# [TASK REQUIREMENTS]
After locating "parity_bit: 1" in the listing below, copy that line and each one after it exactly, ending with the line that has "flip-flops and latches | 32 | 37.65".

# [DATA PROVIDED]
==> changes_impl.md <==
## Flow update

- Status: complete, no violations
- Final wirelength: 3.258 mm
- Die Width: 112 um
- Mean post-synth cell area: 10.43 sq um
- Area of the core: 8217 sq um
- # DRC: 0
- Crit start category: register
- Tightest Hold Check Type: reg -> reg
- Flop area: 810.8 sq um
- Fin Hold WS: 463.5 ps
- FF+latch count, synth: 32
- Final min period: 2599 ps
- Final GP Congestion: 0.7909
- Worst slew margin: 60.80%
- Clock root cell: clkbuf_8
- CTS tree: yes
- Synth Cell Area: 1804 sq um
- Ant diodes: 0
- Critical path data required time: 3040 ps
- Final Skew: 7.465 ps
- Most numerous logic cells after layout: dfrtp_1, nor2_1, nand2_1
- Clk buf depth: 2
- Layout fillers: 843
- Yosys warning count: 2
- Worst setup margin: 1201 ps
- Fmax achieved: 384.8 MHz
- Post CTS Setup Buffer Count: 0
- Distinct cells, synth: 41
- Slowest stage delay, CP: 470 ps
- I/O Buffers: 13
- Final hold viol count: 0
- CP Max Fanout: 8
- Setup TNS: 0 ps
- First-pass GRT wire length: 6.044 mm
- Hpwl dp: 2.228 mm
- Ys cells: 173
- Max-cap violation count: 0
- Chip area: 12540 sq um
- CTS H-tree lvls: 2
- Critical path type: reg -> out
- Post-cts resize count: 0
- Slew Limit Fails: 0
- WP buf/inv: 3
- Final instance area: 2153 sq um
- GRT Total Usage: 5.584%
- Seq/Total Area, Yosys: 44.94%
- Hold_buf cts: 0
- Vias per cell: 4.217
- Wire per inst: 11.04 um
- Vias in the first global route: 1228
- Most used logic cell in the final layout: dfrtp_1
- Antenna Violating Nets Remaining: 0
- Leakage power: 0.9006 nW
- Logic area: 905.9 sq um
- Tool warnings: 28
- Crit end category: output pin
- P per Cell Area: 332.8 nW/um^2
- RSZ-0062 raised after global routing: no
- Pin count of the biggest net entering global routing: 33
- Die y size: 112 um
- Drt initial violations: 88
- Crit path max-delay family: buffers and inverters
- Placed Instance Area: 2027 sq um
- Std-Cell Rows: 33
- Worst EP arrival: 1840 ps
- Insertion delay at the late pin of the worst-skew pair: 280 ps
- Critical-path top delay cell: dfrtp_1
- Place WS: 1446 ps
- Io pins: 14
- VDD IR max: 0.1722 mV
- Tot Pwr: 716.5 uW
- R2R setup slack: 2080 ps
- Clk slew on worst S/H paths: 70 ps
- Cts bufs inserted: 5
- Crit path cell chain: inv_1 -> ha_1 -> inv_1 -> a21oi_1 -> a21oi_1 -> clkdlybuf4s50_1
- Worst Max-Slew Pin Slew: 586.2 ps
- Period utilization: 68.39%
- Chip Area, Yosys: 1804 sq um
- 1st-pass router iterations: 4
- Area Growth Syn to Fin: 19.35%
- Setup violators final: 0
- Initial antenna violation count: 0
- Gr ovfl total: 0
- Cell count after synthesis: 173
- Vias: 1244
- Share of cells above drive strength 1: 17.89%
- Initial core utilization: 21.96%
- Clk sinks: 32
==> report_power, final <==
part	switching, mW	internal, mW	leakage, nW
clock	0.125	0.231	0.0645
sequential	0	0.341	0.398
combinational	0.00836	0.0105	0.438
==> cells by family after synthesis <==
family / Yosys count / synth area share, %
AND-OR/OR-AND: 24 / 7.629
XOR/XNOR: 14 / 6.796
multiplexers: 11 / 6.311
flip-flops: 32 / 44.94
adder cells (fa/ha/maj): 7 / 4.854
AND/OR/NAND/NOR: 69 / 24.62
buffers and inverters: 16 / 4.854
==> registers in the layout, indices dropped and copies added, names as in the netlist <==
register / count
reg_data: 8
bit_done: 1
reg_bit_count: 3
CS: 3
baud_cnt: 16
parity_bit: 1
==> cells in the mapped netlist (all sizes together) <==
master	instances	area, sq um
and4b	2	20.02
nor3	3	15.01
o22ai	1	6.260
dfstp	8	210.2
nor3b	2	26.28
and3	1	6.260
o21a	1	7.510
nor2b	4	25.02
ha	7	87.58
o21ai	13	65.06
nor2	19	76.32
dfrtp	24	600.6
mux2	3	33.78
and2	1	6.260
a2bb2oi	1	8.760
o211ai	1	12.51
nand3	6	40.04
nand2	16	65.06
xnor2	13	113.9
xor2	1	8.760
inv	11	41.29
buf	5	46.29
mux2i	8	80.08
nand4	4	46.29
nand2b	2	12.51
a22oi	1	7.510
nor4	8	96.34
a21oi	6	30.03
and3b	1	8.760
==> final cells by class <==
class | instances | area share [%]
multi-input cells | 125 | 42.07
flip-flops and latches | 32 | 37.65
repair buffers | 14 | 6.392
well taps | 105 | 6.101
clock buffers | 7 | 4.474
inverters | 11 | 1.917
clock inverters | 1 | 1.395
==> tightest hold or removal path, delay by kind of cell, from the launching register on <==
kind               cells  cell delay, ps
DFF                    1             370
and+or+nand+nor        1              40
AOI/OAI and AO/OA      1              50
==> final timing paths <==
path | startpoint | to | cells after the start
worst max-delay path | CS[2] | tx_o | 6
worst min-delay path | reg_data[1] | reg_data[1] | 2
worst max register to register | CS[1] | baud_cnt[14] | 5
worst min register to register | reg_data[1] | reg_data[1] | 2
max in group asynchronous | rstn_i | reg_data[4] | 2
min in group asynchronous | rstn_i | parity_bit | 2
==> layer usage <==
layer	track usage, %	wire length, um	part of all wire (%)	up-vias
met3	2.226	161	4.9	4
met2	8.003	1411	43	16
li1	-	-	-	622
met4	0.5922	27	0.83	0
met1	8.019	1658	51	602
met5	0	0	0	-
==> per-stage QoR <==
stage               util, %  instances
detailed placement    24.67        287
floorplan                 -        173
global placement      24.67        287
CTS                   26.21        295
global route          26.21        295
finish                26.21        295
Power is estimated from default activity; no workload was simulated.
## ./constraint.sdc

```tcl
current_design apb_cdc

set clk_period 5.1
set clk_io_pct 0.2

create_clock -name clk0 -period $clk_period [get_ports {dest_clk}]
create_clock -name clk1 -period $clk_period [get_ports {src_clk}]

set non_clock_inputs [all_inputs -no_clocks]
set_input_delay [expr $clk_period * $clk_io_pct] -clock clk0 $non_clock_inputs
set_output_delay [expr $clk_period * $clk_io_pct] -clock clk0 [all_outputs]
```

## ./config.mk

```make
export PLATFORM = sky130hd
export DESIGN_NAME = apb_cdc
export DESIGN_NICKNAME = apb_cdc
export VERILOG_FILES = /design/flow/design.v
export SDC_FILE = /design/flow/constraint.sdc
export NUM_CORES = 4
export LEC_CHECK = 1
export CORE_UTILIZATION = 50
```

## ./run.sh

```bash
#!/bin/bash
# OpenROAD 26Q1-2900-gdf79404cd8, Yosys 0.63+post, stock flow scripts
make -C /OpenROAD-flow-scripts/flow DESIGN_CONFIG=/design/flow/config.mk WORK_HOME=/design/flow/orfs finish
```

## ./design.v

```verilog
module apb_cdc
#(
   parameter int unsigned APB_DATA_WIDTH = 32,
   parameter int unsigned APB_ADDR_WIDTH = 32
)
(
   input logic                              src_clk,
   input logic                              src_rst_n,
   input  logic [APB_ADDR_WIDTH-1:0]        src_PADDR_i,
   input  logic [APB_DATA_WIDTH-1:0]        src_PWDATA_i,
   input  logic                             src_PWRITE_i,
   input  logic                             src_PSEL_i,
   input  logic                             src_PENABLE_i,
   output logic [APB_DATA_WIDTH-1:0]        src_PRDATA_o,
   output logic                             src_PREADY_o,
   output logic                             src_PSLVERR_o,
   input logic                              dest_clk,
   input logic                              dest_rst_n,
   output logic [APB_ADDR_WIDTH-1:0]        dest_PADDR_o,
   output logic [APB_DATA_WIDTH-1:0]        dest_PWDATA_o,
   output logic                             dest_PWRITE_o,
   output logic                             dest_PSEL_o,
   output logic                             dest_PENABLE_o,
   input  logic [APB_DATA_WIDTH-1:0]        dest_PRDATA_i,
   input  logic                             dest_PREADY_i,
   input  logic                             dest_PSLVERR_i
);
   logic                             asynch_req;
   logic                             asynch_ack;
   logic [APB_ADDR_WIDTH-1:0]        async_PADDR;
   logic [APB_DATA_WIDTH-1:0]        async_PWDATA;
   logic                             async_PWRITE;
   logic                             async_PSEL;
   logic [APB_DATA_WIDTH-1:0]        async_PRDATA;
   logic                             async_PSLVERR;
  apb_master_asynch
  #(
     .APB_DATA_WIDTH ( APB_DATA_WIDTH ),
     .APB_ADDR_WIDTH ( APB_ADDR_WIDTH )
  )
  i_apb_master_asynch
  (
     .clk             ( src_clk        ),
     .rst_n           ( src_rst_n      ),
     .PADDR_i         ( src_PADDR_i    ),
     .PWDATA_i        ( src_PWDATA_i   ),
     .PWRITE_i        ( src_PWRITE_i   ),
     .PSEL_i          ( src_PSEL_i     ),
     .PENABLE_i       ( src_PENABLE_i  ),
     .PRDATA_o        ( src_PRDATA_o   ),
     .PREADY_o        ( src_PREADY_o   ),
     .PSLVERR_o       ( src_PSLVERR_o  ),
     .asynch_req_o    ( asynch_req     ),
     .asynch_ack_i    ( asynch_ack     ),
     .async_PADDR_o   ( async_PADDR    ),
     .async_PWDATA_o  ( async_PWDATA   ),
     .async_PWRITE_o  ( async_PWRITE   ),
     .async_PSEL_o    ( async_PSEL     ),
     .async_PRDATA_i  ( async_PRDATA   ),
     .async_PSLVERR_i ( async_PSLVERR  )
  );
  apb_slave_asynch
  #(
     .APB_DATA_WIDTH  ( APB_DATA_WIDTH ),
     .APB_ADDR_WIDTH  ( APB_ADDR_WIDTH )
  )
  i_apb_slave_asynch
  (
     .clk             ( dest_clk        ),
     .rst_n           ( dest_rst_n      ),
     .PADDR_o         ( dest_PADDR_o    ),
     .PWDATA_o        ( dest_PWDATA_o   ),
     .PWRITE_o        ( dest_PWRITE_o   ),
     .PSEL_o          ( dest_PSEL_o     ),
     .PENABLE_o       ( dest_PENABLE_o  ),
     .PRDATA_i        ( dest_PRDATA_i   ),
     .PREADY_i        ( dest_PREADY_i   ),
     .PSLVERR_i       ( dest_PSLVERR_i  ),
     .asynch_req_i    ( asynch_req      ),
     .asynch_ack_o    ( asynch_ack      ),
     .async_PADDR_i   ( async_PADDR     ),
     .async_PWDATA_i  ( async_PWDATA    ),
     .async_PWRITE_i  ( async_PWRITE    ),
     .async_PSEL_i    ( async_PSEL      ),
     .async_PRDATA_o  ( async_PRDATA    ),
     .async_PSLVERR_o ( async_PSLVERR   )
  );
endmodule  
module apb_master_asynch
#(
   parameter int unsigned APB_DATA_WIDTH = 32,
   parameter int unsigned APB_ADDR_WIDTH = 32
)
(
   input logic                              clk,
   input logic                              rst_n,
   input  logic [APB_ADDR_WIDTH-1:0]        PADDR_i,
   input  logic [APB_DATA_WIDTH-1:0]        PWDATA_i,
   input  logic                             PWRITE_i,
   input  logic                             PSEL_i,
   input  logic                             PENABLE_i,
   output logic [APB_DATA_WIDTH-1:0]        PRDATA_o,
   output logic                             PREADY_o,
   output logic                             PSLVERR_o,
   output logic                             asynch_req_o,
   input  logic                             asynch_ack_i,
   output logic [APB_ADDR_WIDTH-1:0]        async_PADDR_o,
   output logic [APB_DATA_WIDTH-1:0]        async_PWDATA_o,
   output logic                             async_PWRITE_o,
   output logic                             async_PSEL_o,
   input  logic [APB_DATA_WIDTH-1:0]        async_PRDATA_i,
   input  logic                             async_PSLVERR_i
);
    enum logic [1:0] { IDLE, REQ_UP, REQ_DOWN } NS, CS;
    logic ack_sync0, ack_sync;
    always_ff @(posedge clk, negedge rst_n)
    begin
        if (!rst_n)
        begin
            ack_sync0  <= 1'b0;
            ack_sync   <= 1'b0;
            CS         <= IDLE;
        end
        else
        begin
            ack_sync0  <= asynch_ack_i;
            ack_sync   <= ack_sync0;
            CS         <= NS;
        end
    end
    always_comb
    begin
      NS = CS;
      asynch_req_o   = '0;
      PRDATA_o       = async_PRDATA_i;
      PREADY_o       = '0;
      PSLVERR_o      = async_PSLVERR_i;      
      async_PADDR_o  = PADDR_i;
      async_PWDATA_o = PWDATA_i;
      async_PWRITE_o = PWRITE_i;
      async_PSEL_o   = PSEL_i;
      case(CS)
        IDLE: begin
            if(PSEL_i & PENABLE_i)
            begin
              NS = REQ_UP;
            end
            else
            begin
              NS = IDLE;
            end
        end
        REQ_UP:
        begin
            asynch_req_o = 1'b1;
            if(ack_sync)
            begin
              NS       = REQ_DOWN;
              PREADY_o  = 1'b1;
            end
            else
            begin
               NS = REQ_UP;
            end
        end
        REQ_DOWN:
        begin
            asynch_req_o  = 1'b0;
            if(~ack_sync)
            begin
              NS = IDLE;
            end
            else
            begin
              NS = REQ_DOWN;
            end
        end
      default:
      begin
        NS = IDLE;
      end
      endcase  
    end
endmodule
module apb_slave_asynch
#(
   parameter int unsigned APB_DATA_WIDTH = 32,
   parameter int unsigned APB_ADDR_WIDTH = 32
)
(
   input logic                              clk,
   input logic                              rst_n,
   output logic [APB_ADDR_WIDTH-1:0]        PADDR_o,
   output logic [APB_DATA_WIDTH-1:0]        PWDATA_o,
   output logic                             PWRITE_o,
   output logic                             PSEL_o,
   output logic                             PENABLE_o,
   input  logic [APB_DATA_WIDTH-1:0]        PRDATA_i,
   input  logic                             PREADY_i,
   input  logic                             PSLVERR_i,
   input  logic                             asynch_req_i,
   output logic                             asynch_ack_o,
   input  logic [APB_ADDR_WIDTH-1:0]        async_PADDR_i,
   input  logic [APB_DATA_WIDTH-1:0]        async_PWDATA_i,
   input  logic                             async_PWRITE_i,
   input  logic                             async_PSEL_i,
   output logic [APB_DATA_WIDTH-1:0]        async_PRDATA_o,
   output logic                             async_PSLVERR_o
);
    enum logic [1:0] { IDLE, WAIT_PREADY, ACK_UP  } NS, CS;
    logic req_sync0, req_sync, sample_req, sample_resp;
    always_ff @(posedge clk, negedge rst_n)
    begin
        if (!rst_n)
        begin
            req_sync0  <= 1'b0;
            req_sync   <= 1'b0;
            CS         <= IDLE;
              PADDR_o        <='0;
              PWDATA_o       <='0;
              PWRITE_o       <='0;
              PSEL_o         <='0;
              async_PRDATA_o <='0;
              async_PSLVERR_o<='0; 
        end
        else
        begin
            req_sync0  <= asynch_req_i;
            req_sync   <= req_sync0;
            CS         <= NS;
            if(sample_req)
            begin
              PADDR_o  <= async_PADDR_i;
              PWDATA_o <= async_PWDATA_i;
              PWRITE_o <= async_PWRITE_i;
              PSEL_o   <= async_PSEL_i;
            end
            if(sample_resp)
            begin
              async_PRDATA_o  <= PRDATA_i;
              async_PSLVERR_o <= PSLVERR_i;  
            end
        end
    end
    always_comb
    begin
      sample_req  = 1'b0;
      sample_resp = 1'b0;
      PENABLE_o  = 1'b0;
      asynch_ack_o   = '0;    
      NS = CS;
      case(CS)
        IDLE: begin
            sample_req = req_sync;
            if(req_sync)
            begin
              NS = WAIT_PREADY;
            end
            else
            begin
              NS = IDLE;
            end
        end
        WAIT_PREADY:
        begin
            PENABLE_o   = 1'b1;
            sample_resp = PREADY_i; 
            if(PREADY_i)
            begin
              NS       = ACK_UP;
            end
            else
            begin
               NS = WAIT_PREADY;
            end
        end
        ACK_UP:
        begin
            asynch_ack_o  = 1'b1;
            if(~req_sync)
            begin
              NS = IDLE;
            end
            else
            begin
              NS = ACK_UP;
            end
        end
        default:
        begin
          NS = IDLE;
        end
      endcase  
    end
endmodule  
```

==> results.json <==
{
  "ir_drop_v": 0.0003291,
  "most_common_cell": "dfrtp_1",
  "netlist_instances": 235,
  "crit_slowest_cell": "clkdlybuf4s50_1",
  "portBuffers": 204,
  "reg2reg_to": "i_apb_slave_asynch.PWDATA_o[24]",
  "cts_resized": 0,
  "critPathArrivalTime_ns": 1.32,
  "grt_usage_pct": 24.87,
  "outcome": "complete, no violations",
  "netlist_top_cells_count": "107 x dfrtp_1, 70 x mux2_2, 29 x mux2_4",
  "syn_to_final_growth_pct": 57.93,
  "overflow": 0,
  "warning_count": 27,
  "ys_chip_area_mm2": 0.004101,
  "drc": 0,
  "path_class": "reg -> out",
  "yosys-top-cells-area": "dfrtp_1 65%, mux2_2 19%, mux2_4 11%",
  "wl_mm": 9.775,
  "n_antenna_cell": 0,
  "firstDrtPassIters": 4,
  "edf_count": 0,
  "worstMarginPinSlew_ns": 0.7199,
  "maxSlewViolCount": 0,
  "antenna_found_initial": 0,
  "wl_per_cell_um": 17.71,
  "fin_tns_setup_ns": 0,
  "grt_pass1_wl_mm": 15.29,
  "hp-class": "reg -> reg",
  "critical_path.top_delay_family": "buffers and inverters",
  "slew-limit-headroom_pct": 52.01,
  "cp-endpoint": "dest_PADDR_o[19]",
  "hold_violations": 0,
  "synth_area_per_cell_um2": 17.45,
  "setup_violations": 0,
  "floorplan.core_util_pct": 52.26,
  "critPathLaunchType": "flip-flop",
  "cts.hold.buffers_added": 0,
  "viasPerCell": 5.005,
  "die-area_mm2": 0.008569,
  "setup_ws_ns": 2.762,
  "synth-seq-cells": 109,
  "skew_ns": 0.01038,
  "p_leak_nw": 2.841,
  "rows": 32,
  "required_ns": 4.08,
  "rr_worst_depth": 3,
  "place_ws_ns": 2.678,
  "fillers": 453,
  "synthesis.area_mm2": 0.004101,
  "yosysUniqueCellTypes": 12,
  "startpoint": "i_apb_slave_asynch.PADDR_o[19]",
  "die_w_um": 92.57,
  "ys_seq_share_pct": 66.56,
  "cp-end-kind": "output pin",
  "grt_start_max_net_pins": 61,
  "cts_setup_buffers": 0,
  "drtIter0Drc": 81,
  "cp.depth": 1,
  "dpl.hpwl_mm": 6.650,
  "async_flop_share_pct": 100.0,
  "final_area_mm2": 0.006477,
  "reg2reg_from": "i_apb_slave_asynch.req_sync",
  "place_area_mm2": 0.006223,
  "path_cells": "clkdlybuf4s50_1",
  "cts_tree": "built",
  "io_pins": 206,
  "cp_num_buf_inv": 1,
  "path_max_fanout": 2,
  "clk_pin_slew_ns": 0.09,
  "power.density_mw_per_mm2": 551.8,
  "ant_nets": 0,
  "gp_congestion": 0.7769,
  "numClockSinks": 109,
  "first_global_vias": 2977,
  "top_cell_area_share_pct": 65.28,
  "drive_above_1_share_pct": 27.11,
  "num_vias": 2763,
  "yosysWarnings": 2,
  "die_h_um": 92.57,
  "max_cap_violations": 0,
  "ys_cells": 235,
  "slowest_delay_ns": 0.55,
  "core_mm2": 0.007848,
  "yosysTopAreaCell": "dfrtp_1",
  "rrSetupSlack_ns": 3.16,
  "rsz0062_at_grt": "no",
  "flop_cell": "dfrtp_1"
}
[per-stage QoR]
stage	utilization [%]	cells	power [mW]	hold slack (ns)
3_5_place_dp	79.30	534	2.966	0.3412
6_report	82.54	552	3.574	0.2621
5_1_grt	82.54	552	3.785	0.2529
2_1_floorplan	-	235	1.947	0.3312
3_3_place_gp	79.30	534	2.928	0.3406
4_1_cts	82.54	552	3.624	0.2500
[registers in the layout, summed over array words and instances, names as in the netlist]
register and cells:
i_apb_slave_asynch.CS 3, i_apb_master_asynch.CS 3, i_apb_slave_asynch.PSEL_o 1, i_apb_slave_asynch.async_PSLVERR_o 1
i_apb_slave_asynch.req_sync0 1, i_apb_slave_asynch.async_PRDATA_o 32, i_apb_slave_asynch.PWDATA_o 32, i_apb_master_asynch.ack_sync 1
i_apb_slave_asynch.PADDR_o 32, i_apb_slave_asynch.req_sync 1, i_apb_master_asynch.ack_sync0 1, i_apb_slave_asynch.PWRITE_o 1
[cells by family after synthesis]
family | Yosys count | synth area share (%)
buffers and inverters | 13 | 2.105
AOI/OAI and AO/OA | 3 | 0.4576
DFF | 109 | 66.57
and+or+nand+nor | 11 | 1.037
muxes | 99 | 29.84
[layout make-up]
type	count	area, um2	share of cell area (%)
clock buffer	15	186.4	2.878
clock inverter	3	67.56	1.043
multi-input combinational	113	1292	19.95
sequential	109	2730	42.15
inverter	3	11.26	0.1738
timing repair buffer	207	2062	31.83
tap	102	127.6	1.970
[power by group]
part	switching [mW]	internal [mW]	total, mW
logic	0.288	1.15	1.44
registers	0.224	1.30	1.52
clock network	0.275	0.339	0.614
[worst min-delay path by stage]
| stage | start | to | slack [ns] | cells after the start |
|---|---|---|---|---|
| CTS | i_apb_master_asynch.CS[2] | i_apb_slave_asynch.req_sync0 | 0.25 | 0 |
| global route | i_apb_master_asynch.CS[2] | i_apb_slave_asynch.req_sync0 | 0.25 | 0 |
| finish | i_apb_master_asynch.CS[2] | i_apb_slave_asynch.req_sync0 | 0.26 | 0 |
[cells in the final DEF, fill, tap and decap left out]
cell type,instances
a22o_1,1
buf_4,4
bufinv_16,2
clkbuf_1,2
clkbuf_8,13
clkdlybuf4s50_1,203
clkinvlp_4,1
dfrtp_1,107
dfstp_2,2
inv_1,3
mux2_2,70
mux2_4,29
nand2_1,4
nand2_4,1
nand3_1,1
nor2_1,5
o21ai_0,2
[per-layer routing]
layer  vias to the layer above  global-route usage [%]  wire length, um
li1                       1234                       -                -
met1                      1373                   36.22             4007
met2                       136                   37.47             4507
met3                        20                   9.942             1004
met4                         0                   5.599              256
met5                         -                       0                0
Power figures rest on the tool's default switching activity, not on a simulated workload.
module serial_to_parallel 
(
	input wire 		  clk,
	input wire 		  rst_n,
	input wire 		  Enable,
	input wire 		  serial_in,
	output reg [9:0]  parallel_data,
	output reg 	  	  data_valid
);
	reg [3:0] counter;
	reg [9:0] temp_reg;
	always @(posedge clk or negedge rst_n) begin
		if (~rst_n) begin
			temp_reg <= 10'b0;
			counter  <= 4'b0; 
			parallel_data <= 10'b0;
		end
		else if (Enable) begin
			if (counter != 4'd10) begin
				temp_reg <= {temp_reg[9:0], serial_in} ;
				counter  <= counter + 1;
				data_valid <= 1'b0;
			end
			else begin
				parallel_data <= temp_reg;
				data_valid <= 1'b1;
				counter <= 4'b0;
			end	
		end
		else begin
			data_valid <= 1'b0;
		end
	end
endmodule
File: flow/run.sh
#!/bin/bash
# OpenROAD 26Q1-2900-gdf79404cd8, Yosys 0.63+post, stock flow scripts
make -C /OpenROAD-flow-scripts/flow DESIGN_CONFIG=/design/flow/config.mk WORK_HOME=/design/flow/orfs finish
File: flow/config.mk
export PLATFORM = sky130hd
export DESIGN_NAME = stream_arbiter_w_qos
export DESIGN_NICKNAME = stream_arbiter_w_qos
export VERILOG_FILES = /design/flow/design.v
export SDC_FILE = /design/flow/constraint.sdc
export NUM_CORES = 4
export LEC_CHECK = 1
export CORE_AREA = 10 10 72 72
export DIE_AREA = 0 0 82 82
export SYNTH_HDL_FRONTEND = slang
File: flow/constraint.sdc
current_design stream_arbiter_w_qos

set clk_period 3.0
set clk_io_pct 0.2

create_clock -name clk0 -period $clk_period [get_ports {clk}]

set non_clock_inputs [all_inputs -no_clocks]
set_input_delay [expr $clk_period * $clk_io_pct] -clock clk0 $non_clock_inputs
set_output_delay [expr $clk_period * $clk_io_pct] -clock clk0 [all_outputs]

# [SOLUTION]
parity_bit: 1
==> cells in the mapped netlist (all sizes together) <==
master	instances	area, sq um
and4b	2	20.02
nor3	3	15.01
o22ai	1	6.260
dfstp	8	210.2
nor3b	2	26.28
and3	1	6.260
o21a	1	7.510
nor2b	4	25.02
ha	7	87.58
o21ai	13	65.06
nor2	19	76.32
dfrtp	24	600.6
mux2	3	33.78
and2	1	6.260
a2bb2oi	1	8.760
o211ai	1	12.51
nand3	6	40.04
nand2	16	65.06
xnor2	13	113.9
xor2	1	8.760
inv	11	41.29
buf	5	46.29
mux2i	8	80.08
nand4	4	46.29
nand2b	2	12.51
a22oi	1	7.510
nor4	8	96.34
a21oi	6	30.03
and3b	1	8.760
==> final cells by class <==
class | instances | area share [%]
multi-input cells | 125 | 42.07
flip-flops and latches | 32 | 37.65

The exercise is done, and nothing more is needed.